### Task statement
Work through the records below and copy every line that includes "rose".

(Saved entries)
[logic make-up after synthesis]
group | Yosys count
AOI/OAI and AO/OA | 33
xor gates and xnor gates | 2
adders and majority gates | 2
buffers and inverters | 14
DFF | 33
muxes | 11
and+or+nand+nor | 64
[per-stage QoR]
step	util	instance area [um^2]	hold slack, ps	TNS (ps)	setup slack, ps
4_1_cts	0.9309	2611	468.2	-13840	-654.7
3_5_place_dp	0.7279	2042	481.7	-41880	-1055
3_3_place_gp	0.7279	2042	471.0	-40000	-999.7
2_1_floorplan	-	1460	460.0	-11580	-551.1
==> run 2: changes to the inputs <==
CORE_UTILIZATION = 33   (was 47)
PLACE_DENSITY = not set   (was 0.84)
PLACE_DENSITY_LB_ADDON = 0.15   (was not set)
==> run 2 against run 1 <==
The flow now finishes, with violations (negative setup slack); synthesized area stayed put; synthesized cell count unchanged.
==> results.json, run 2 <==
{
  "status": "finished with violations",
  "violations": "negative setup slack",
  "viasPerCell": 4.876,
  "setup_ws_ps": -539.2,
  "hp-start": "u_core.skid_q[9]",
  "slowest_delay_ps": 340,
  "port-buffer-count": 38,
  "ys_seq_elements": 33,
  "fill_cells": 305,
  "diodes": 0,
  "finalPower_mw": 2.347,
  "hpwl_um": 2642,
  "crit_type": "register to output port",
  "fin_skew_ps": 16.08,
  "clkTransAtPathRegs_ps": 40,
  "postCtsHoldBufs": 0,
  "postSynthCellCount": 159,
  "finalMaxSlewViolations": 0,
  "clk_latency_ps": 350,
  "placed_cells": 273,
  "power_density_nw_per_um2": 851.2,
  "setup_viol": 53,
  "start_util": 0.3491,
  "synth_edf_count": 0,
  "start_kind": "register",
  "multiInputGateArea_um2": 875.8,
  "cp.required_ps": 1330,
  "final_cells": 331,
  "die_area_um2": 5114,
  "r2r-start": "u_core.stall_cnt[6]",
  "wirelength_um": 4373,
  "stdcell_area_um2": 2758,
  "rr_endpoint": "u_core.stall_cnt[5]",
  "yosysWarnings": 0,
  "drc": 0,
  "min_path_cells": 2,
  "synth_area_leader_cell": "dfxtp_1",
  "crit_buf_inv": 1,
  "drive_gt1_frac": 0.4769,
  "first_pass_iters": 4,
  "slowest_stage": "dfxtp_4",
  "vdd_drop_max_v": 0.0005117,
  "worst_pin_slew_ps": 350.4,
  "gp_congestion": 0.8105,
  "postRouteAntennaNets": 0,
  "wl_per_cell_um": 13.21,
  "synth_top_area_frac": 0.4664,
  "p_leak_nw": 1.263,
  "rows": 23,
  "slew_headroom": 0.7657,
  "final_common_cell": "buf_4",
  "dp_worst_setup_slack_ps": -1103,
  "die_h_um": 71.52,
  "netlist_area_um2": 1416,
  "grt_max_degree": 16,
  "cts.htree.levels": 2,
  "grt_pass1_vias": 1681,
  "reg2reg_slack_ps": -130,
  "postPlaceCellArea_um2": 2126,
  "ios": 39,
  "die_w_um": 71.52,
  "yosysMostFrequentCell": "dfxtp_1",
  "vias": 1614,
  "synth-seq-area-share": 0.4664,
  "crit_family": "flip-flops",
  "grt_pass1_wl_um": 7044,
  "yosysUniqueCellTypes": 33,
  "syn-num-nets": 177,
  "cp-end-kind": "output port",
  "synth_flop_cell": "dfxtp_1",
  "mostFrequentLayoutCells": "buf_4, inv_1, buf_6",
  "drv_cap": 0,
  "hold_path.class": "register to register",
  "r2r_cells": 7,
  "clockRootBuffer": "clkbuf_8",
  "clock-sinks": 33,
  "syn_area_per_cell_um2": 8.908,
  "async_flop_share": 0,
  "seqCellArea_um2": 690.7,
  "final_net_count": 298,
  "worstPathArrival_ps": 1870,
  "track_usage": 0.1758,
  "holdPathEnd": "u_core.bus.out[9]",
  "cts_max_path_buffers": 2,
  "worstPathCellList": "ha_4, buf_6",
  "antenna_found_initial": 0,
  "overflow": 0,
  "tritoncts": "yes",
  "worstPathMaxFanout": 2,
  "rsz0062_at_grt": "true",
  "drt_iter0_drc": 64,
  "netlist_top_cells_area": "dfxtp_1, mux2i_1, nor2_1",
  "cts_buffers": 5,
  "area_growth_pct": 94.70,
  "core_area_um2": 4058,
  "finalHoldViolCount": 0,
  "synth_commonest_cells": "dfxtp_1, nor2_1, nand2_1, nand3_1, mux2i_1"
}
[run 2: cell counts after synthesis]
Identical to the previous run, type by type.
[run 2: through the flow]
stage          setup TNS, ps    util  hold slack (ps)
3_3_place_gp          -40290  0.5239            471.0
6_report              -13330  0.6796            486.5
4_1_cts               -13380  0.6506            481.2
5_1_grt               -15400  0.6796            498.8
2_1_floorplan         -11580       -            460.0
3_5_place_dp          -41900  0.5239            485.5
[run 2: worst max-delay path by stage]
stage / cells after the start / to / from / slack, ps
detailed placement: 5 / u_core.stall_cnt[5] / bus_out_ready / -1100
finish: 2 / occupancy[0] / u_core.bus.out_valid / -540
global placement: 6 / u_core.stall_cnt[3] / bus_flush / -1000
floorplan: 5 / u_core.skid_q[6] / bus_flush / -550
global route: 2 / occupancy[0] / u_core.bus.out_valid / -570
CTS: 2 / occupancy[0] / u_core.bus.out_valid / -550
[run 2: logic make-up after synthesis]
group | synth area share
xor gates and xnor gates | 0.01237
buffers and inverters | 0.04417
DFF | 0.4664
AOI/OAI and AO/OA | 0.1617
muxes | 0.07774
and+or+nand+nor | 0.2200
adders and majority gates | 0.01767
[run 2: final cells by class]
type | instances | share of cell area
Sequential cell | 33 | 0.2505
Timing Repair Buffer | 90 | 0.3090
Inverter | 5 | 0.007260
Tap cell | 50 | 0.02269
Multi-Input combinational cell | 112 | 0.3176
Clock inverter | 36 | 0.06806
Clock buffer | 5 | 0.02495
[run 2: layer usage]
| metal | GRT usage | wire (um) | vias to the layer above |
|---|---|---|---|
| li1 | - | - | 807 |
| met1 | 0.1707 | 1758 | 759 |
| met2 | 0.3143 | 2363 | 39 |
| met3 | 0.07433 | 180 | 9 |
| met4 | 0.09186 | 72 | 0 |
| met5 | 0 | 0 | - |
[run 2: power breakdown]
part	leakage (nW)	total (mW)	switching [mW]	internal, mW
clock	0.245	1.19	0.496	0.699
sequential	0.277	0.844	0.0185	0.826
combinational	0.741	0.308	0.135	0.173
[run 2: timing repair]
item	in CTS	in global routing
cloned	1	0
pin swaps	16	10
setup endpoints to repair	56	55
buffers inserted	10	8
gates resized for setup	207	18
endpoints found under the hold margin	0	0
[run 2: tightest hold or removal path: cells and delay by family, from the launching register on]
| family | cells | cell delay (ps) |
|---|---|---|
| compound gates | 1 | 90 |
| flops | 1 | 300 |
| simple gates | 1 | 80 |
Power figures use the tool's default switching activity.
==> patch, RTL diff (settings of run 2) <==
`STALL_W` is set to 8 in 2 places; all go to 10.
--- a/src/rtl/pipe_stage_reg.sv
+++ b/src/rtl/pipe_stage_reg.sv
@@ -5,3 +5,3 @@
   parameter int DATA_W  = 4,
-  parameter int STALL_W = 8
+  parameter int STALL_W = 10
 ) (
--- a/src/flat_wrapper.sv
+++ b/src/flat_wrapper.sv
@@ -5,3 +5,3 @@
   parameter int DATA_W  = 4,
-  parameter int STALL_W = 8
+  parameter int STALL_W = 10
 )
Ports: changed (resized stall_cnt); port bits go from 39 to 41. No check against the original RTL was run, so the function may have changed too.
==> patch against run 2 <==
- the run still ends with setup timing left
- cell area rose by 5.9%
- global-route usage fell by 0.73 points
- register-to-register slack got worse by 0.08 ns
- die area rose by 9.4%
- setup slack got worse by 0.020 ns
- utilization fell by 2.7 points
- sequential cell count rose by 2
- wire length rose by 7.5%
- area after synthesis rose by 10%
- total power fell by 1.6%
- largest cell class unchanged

---

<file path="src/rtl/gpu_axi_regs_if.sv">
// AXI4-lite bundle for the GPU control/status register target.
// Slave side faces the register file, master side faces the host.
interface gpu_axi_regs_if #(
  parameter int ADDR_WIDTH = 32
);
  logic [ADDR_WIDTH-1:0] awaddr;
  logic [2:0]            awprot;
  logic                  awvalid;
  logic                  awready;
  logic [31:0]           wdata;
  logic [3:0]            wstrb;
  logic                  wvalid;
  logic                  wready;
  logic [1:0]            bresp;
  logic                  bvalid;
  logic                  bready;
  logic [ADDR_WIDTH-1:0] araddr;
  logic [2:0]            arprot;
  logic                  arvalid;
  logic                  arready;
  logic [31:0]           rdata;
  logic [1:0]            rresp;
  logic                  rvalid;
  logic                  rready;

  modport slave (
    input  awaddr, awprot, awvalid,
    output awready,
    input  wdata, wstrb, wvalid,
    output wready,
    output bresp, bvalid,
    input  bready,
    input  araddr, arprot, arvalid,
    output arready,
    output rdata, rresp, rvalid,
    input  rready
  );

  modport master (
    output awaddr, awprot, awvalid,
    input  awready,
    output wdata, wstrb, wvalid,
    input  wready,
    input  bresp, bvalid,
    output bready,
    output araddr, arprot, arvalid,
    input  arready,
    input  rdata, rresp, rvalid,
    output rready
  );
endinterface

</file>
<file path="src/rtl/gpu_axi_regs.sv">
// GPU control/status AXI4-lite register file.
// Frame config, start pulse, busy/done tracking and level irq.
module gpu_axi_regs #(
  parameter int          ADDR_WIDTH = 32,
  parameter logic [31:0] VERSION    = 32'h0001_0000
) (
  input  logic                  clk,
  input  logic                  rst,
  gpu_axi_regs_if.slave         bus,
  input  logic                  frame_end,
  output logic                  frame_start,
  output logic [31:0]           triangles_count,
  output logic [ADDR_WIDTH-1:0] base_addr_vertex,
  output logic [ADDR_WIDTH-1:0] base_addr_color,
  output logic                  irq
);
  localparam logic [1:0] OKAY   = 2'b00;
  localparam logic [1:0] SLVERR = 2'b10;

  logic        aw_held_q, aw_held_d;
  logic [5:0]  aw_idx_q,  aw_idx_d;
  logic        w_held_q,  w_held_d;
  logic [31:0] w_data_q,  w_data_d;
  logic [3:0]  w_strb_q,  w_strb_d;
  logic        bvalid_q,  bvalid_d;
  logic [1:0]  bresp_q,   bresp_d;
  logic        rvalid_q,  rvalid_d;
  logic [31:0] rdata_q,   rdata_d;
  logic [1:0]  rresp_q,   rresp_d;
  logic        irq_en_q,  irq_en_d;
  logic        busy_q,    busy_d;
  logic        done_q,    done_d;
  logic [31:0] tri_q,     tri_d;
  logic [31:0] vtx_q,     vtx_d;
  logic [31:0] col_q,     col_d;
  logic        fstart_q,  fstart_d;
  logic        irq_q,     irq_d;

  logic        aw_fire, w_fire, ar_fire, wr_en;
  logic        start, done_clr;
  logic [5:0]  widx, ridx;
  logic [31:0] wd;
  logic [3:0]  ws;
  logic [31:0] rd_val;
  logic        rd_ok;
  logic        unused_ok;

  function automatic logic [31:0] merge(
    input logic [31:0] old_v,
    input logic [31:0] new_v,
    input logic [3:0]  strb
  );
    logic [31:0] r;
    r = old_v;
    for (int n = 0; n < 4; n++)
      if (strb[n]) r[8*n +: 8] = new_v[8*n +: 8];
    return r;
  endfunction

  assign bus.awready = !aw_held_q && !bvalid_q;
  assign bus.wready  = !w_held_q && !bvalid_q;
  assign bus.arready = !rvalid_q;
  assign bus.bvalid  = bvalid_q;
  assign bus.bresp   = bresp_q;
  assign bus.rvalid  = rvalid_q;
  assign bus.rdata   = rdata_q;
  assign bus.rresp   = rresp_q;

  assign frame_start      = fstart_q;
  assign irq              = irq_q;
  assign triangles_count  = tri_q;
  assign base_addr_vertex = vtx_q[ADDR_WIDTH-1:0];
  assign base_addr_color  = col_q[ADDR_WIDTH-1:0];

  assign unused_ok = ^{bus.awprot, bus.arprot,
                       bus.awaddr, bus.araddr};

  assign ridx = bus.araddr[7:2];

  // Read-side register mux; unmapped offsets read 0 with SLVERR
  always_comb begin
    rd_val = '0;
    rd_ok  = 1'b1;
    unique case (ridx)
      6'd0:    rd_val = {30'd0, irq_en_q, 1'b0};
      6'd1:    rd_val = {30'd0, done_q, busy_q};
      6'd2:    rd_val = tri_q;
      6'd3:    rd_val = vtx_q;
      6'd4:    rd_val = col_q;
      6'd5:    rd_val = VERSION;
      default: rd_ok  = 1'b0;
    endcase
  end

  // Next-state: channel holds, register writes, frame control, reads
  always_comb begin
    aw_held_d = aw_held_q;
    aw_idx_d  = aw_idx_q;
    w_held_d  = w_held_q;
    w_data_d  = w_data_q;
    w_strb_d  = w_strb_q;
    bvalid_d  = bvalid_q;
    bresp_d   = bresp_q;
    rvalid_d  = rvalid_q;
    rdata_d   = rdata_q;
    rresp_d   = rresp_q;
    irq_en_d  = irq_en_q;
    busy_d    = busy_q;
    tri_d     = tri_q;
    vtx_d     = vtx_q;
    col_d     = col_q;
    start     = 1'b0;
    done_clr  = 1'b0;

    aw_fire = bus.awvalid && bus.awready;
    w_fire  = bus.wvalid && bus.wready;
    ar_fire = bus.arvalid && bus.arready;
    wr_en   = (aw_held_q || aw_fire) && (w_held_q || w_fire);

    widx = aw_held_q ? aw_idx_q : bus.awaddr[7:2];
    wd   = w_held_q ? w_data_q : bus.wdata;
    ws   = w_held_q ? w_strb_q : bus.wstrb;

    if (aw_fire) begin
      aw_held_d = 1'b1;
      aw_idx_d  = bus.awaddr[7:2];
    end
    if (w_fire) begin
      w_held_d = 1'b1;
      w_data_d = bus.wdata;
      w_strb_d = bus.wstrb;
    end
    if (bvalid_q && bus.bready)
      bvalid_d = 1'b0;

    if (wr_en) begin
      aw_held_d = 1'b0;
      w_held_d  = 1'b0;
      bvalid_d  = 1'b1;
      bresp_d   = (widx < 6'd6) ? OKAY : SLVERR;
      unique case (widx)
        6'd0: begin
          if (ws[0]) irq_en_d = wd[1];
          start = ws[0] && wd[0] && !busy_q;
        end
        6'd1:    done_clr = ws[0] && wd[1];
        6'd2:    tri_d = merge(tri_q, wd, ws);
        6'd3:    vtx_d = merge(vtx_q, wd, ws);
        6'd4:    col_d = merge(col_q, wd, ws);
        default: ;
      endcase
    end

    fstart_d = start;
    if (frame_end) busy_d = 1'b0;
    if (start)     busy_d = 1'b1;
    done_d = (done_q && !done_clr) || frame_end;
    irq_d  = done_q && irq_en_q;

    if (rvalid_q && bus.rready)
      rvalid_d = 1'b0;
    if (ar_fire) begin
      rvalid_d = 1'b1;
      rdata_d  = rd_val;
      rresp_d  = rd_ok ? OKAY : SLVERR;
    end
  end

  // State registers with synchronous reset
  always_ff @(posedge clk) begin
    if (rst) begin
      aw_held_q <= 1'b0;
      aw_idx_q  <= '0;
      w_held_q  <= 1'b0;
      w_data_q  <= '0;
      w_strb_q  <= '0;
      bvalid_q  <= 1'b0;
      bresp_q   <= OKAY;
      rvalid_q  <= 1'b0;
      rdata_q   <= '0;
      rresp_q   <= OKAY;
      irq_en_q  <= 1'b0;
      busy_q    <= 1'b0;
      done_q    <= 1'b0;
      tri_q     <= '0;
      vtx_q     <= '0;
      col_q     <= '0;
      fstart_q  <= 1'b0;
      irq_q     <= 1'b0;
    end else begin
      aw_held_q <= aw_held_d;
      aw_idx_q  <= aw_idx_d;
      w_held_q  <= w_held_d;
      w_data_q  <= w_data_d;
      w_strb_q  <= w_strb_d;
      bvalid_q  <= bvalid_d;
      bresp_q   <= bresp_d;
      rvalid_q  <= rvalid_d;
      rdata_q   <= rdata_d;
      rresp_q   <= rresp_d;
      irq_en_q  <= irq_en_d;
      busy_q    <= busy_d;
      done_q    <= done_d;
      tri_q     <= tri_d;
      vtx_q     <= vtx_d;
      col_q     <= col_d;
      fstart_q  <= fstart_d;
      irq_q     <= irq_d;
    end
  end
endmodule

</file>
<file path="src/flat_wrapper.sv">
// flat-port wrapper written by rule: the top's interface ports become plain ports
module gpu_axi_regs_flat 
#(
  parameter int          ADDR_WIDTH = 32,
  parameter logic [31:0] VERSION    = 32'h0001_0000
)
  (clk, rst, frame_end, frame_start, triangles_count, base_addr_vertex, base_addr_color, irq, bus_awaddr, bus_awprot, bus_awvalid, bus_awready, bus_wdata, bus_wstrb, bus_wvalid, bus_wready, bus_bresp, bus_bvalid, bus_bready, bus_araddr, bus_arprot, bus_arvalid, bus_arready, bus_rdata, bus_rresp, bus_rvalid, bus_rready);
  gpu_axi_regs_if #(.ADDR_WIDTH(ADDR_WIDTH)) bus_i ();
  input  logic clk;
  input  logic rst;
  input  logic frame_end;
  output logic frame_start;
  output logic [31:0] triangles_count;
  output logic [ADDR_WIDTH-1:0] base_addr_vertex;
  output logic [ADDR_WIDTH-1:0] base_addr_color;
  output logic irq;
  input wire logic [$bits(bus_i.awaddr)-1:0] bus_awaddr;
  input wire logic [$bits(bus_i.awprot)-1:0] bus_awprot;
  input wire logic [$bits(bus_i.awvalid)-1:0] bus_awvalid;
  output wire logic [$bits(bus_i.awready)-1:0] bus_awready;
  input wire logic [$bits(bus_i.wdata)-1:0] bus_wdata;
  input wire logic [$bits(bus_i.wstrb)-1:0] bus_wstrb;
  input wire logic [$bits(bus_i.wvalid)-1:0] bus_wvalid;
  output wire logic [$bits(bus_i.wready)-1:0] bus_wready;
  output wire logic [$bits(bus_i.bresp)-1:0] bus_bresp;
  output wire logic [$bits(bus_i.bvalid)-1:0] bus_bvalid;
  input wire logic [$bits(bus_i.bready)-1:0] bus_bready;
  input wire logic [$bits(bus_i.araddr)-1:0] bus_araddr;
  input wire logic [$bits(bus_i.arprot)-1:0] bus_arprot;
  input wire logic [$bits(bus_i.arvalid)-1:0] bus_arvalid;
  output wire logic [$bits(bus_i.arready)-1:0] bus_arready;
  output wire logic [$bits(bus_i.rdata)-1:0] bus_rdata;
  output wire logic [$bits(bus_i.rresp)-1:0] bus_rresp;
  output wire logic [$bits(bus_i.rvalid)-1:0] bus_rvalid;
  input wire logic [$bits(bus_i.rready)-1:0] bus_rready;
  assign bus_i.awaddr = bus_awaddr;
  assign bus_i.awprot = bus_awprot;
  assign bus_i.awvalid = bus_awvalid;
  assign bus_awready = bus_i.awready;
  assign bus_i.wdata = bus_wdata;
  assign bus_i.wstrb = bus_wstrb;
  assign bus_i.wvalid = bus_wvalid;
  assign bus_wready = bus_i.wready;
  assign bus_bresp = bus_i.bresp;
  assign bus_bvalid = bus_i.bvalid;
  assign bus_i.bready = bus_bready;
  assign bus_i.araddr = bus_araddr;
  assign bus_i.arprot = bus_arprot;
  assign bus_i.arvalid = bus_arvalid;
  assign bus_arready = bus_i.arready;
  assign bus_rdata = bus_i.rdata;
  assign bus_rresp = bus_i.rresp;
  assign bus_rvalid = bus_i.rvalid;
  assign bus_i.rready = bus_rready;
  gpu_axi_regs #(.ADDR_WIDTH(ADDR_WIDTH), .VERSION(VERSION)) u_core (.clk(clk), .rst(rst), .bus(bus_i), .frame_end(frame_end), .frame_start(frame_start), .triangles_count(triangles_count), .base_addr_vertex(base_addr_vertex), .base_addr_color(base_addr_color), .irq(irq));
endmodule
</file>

==

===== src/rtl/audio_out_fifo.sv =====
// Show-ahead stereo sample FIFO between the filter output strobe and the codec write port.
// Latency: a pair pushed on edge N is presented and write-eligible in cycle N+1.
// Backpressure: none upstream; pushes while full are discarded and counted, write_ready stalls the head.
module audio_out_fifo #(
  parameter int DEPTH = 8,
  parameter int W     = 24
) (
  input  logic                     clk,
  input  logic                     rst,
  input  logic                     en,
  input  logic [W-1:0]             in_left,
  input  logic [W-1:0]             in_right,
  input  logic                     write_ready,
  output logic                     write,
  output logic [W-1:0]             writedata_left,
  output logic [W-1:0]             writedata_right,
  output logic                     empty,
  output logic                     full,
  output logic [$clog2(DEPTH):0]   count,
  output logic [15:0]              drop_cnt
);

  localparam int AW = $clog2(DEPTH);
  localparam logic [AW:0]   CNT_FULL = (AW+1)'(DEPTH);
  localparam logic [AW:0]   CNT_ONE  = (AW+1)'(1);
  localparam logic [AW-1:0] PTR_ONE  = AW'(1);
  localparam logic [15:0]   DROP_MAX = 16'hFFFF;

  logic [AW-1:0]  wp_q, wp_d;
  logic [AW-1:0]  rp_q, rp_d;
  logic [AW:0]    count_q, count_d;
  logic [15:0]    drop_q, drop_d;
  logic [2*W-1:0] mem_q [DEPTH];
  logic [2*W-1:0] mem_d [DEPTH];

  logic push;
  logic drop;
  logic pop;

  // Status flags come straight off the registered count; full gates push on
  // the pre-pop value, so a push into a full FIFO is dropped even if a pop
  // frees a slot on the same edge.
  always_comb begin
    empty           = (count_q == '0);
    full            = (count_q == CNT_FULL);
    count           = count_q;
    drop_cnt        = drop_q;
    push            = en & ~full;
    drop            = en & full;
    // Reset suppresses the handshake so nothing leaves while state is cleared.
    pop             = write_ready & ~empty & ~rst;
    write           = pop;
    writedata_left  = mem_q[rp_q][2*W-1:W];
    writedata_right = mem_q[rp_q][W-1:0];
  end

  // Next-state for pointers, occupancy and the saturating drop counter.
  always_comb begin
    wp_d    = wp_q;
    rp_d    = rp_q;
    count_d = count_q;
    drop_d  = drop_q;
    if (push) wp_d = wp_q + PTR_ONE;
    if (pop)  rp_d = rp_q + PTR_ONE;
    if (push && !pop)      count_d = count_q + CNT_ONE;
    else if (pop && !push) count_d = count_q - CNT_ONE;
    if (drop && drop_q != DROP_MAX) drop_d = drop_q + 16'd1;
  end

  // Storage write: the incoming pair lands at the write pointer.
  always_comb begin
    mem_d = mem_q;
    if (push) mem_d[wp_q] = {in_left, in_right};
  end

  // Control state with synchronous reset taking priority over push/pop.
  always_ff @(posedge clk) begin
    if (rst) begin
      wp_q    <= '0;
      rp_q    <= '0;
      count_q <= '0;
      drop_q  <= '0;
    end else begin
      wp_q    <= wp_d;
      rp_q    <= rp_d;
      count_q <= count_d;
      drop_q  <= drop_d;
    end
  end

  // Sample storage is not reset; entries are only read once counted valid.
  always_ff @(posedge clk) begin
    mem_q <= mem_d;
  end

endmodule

### Output below
- cell area rose by 5.9%
- die area rose by 9.4%
- sequential cell count rose by 2
- wire length rose by 7.5%
- area after synthesis rose by 10%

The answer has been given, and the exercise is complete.